Source material:
══════════

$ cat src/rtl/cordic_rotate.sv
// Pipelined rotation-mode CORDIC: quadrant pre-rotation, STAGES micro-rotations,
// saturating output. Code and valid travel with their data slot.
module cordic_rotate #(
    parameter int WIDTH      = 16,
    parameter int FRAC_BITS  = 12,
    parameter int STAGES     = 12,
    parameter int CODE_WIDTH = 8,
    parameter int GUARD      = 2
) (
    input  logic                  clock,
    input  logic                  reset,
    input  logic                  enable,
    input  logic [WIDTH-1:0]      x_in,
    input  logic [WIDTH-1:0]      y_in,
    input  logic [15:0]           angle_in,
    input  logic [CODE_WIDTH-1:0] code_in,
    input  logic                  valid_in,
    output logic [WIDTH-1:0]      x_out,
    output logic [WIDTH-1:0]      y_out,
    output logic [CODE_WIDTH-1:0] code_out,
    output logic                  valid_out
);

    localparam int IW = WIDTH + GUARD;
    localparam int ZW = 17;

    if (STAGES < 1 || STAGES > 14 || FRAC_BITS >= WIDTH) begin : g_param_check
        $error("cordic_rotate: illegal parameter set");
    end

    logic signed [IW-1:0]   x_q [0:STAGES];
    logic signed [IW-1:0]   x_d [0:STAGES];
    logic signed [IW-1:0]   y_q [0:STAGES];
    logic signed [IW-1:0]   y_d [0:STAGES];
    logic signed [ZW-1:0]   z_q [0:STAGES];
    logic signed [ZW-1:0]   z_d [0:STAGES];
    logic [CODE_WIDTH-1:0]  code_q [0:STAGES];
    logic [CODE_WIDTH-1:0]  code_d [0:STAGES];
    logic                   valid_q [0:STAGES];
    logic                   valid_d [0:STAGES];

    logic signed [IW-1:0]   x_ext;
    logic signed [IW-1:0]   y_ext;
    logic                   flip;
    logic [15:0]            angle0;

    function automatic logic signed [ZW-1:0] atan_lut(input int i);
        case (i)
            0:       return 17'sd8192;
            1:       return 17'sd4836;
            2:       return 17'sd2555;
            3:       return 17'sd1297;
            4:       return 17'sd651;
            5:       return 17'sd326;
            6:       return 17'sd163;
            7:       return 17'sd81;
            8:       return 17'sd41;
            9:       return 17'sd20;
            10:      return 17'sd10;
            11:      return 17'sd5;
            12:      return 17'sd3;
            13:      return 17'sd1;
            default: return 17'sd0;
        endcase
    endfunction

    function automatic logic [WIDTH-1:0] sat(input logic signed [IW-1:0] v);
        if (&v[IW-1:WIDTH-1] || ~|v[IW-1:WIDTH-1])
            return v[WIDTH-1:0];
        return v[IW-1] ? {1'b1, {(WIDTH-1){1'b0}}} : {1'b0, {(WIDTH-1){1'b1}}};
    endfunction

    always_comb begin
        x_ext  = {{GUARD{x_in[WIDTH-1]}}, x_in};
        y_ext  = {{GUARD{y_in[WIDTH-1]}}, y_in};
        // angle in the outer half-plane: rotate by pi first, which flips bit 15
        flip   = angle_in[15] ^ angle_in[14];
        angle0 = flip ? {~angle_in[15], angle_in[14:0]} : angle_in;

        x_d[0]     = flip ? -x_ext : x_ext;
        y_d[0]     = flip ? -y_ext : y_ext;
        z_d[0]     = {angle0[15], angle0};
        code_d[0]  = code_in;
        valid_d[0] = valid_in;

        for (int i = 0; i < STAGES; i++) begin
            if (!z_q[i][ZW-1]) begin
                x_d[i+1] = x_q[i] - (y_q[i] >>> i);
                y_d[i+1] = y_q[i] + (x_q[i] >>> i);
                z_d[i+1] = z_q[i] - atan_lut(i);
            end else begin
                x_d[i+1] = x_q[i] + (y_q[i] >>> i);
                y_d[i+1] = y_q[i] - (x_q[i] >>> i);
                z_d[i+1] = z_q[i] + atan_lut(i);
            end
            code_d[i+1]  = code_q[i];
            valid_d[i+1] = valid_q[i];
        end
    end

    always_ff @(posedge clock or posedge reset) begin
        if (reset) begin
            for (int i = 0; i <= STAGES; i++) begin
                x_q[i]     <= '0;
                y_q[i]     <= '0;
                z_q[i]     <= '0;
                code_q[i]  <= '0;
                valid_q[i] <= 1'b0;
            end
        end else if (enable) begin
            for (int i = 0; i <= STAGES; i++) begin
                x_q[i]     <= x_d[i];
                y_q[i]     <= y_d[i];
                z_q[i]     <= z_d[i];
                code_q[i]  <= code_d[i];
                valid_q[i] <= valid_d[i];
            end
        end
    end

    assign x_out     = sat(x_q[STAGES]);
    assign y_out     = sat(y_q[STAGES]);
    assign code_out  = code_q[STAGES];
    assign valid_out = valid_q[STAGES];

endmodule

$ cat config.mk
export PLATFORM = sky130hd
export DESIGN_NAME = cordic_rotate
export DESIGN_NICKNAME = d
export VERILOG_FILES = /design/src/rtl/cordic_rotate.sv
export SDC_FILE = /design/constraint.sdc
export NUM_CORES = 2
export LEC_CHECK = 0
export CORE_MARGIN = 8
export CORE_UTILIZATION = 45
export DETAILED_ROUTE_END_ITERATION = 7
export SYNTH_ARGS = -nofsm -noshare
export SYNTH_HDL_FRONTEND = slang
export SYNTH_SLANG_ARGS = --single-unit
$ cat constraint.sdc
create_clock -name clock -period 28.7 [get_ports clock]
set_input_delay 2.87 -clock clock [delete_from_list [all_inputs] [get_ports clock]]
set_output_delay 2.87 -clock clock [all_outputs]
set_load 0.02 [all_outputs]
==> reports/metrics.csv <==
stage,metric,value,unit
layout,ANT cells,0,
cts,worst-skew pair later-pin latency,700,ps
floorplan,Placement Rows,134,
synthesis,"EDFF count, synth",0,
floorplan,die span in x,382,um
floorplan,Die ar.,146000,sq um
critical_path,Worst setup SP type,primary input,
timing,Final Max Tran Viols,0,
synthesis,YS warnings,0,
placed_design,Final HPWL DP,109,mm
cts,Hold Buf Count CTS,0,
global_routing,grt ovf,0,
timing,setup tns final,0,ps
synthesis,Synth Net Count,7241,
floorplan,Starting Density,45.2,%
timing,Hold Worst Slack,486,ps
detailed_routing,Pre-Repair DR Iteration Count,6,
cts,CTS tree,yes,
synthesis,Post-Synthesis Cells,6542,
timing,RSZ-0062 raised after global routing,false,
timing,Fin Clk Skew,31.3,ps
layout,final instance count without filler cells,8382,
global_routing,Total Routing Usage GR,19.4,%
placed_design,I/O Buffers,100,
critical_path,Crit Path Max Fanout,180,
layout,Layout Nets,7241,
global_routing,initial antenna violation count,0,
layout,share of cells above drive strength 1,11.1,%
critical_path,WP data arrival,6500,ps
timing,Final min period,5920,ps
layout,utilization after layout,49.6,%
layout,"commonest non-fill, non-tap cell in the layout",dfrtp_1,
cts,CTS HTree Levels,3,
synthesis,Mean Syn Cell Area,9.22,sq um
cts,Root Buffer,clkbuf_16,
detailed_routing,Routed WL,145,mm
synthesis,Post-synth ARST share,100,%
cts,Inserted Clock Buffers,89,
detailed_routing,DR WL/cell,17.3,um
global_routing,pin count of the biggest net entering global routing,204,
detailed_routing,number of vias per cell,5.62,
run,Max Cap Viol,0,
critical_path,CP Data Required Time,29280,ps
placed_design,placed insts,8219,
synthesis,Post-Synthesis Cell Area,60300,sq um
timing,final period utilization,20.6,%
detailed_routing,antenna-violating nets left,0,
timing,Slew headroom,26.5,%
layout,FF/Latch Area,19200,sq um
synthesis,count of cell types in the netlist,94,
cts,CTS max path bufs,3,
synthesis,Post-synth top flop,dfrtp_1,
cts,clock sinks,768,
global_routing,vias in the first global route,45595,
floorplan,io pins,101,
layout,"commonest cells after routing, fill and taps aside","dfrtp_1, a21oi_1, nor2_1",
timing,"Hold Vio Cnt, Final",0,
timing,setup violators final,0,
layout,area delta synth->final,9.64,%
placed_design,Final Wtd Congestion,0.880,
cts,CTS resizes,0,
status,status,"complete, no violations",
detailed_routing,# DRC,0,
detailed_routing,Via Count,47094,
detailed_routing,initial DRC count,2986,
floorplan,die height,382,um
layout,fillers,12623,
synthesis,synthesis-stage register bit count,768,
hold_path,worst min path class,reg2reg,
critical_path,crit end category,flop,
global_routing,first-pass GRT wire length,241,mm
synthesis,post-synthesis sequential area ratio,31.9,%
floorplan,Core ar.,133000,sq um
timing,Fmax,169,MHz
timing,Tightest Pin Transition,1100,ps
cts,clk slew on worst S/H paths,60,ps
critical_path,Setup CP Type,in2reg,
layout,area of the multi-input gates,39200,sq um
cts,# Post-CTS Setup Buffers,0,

══════════

Exercise: Please say how many lines of the records contain the word "floorplan", giving the number by itself.

Written response: 7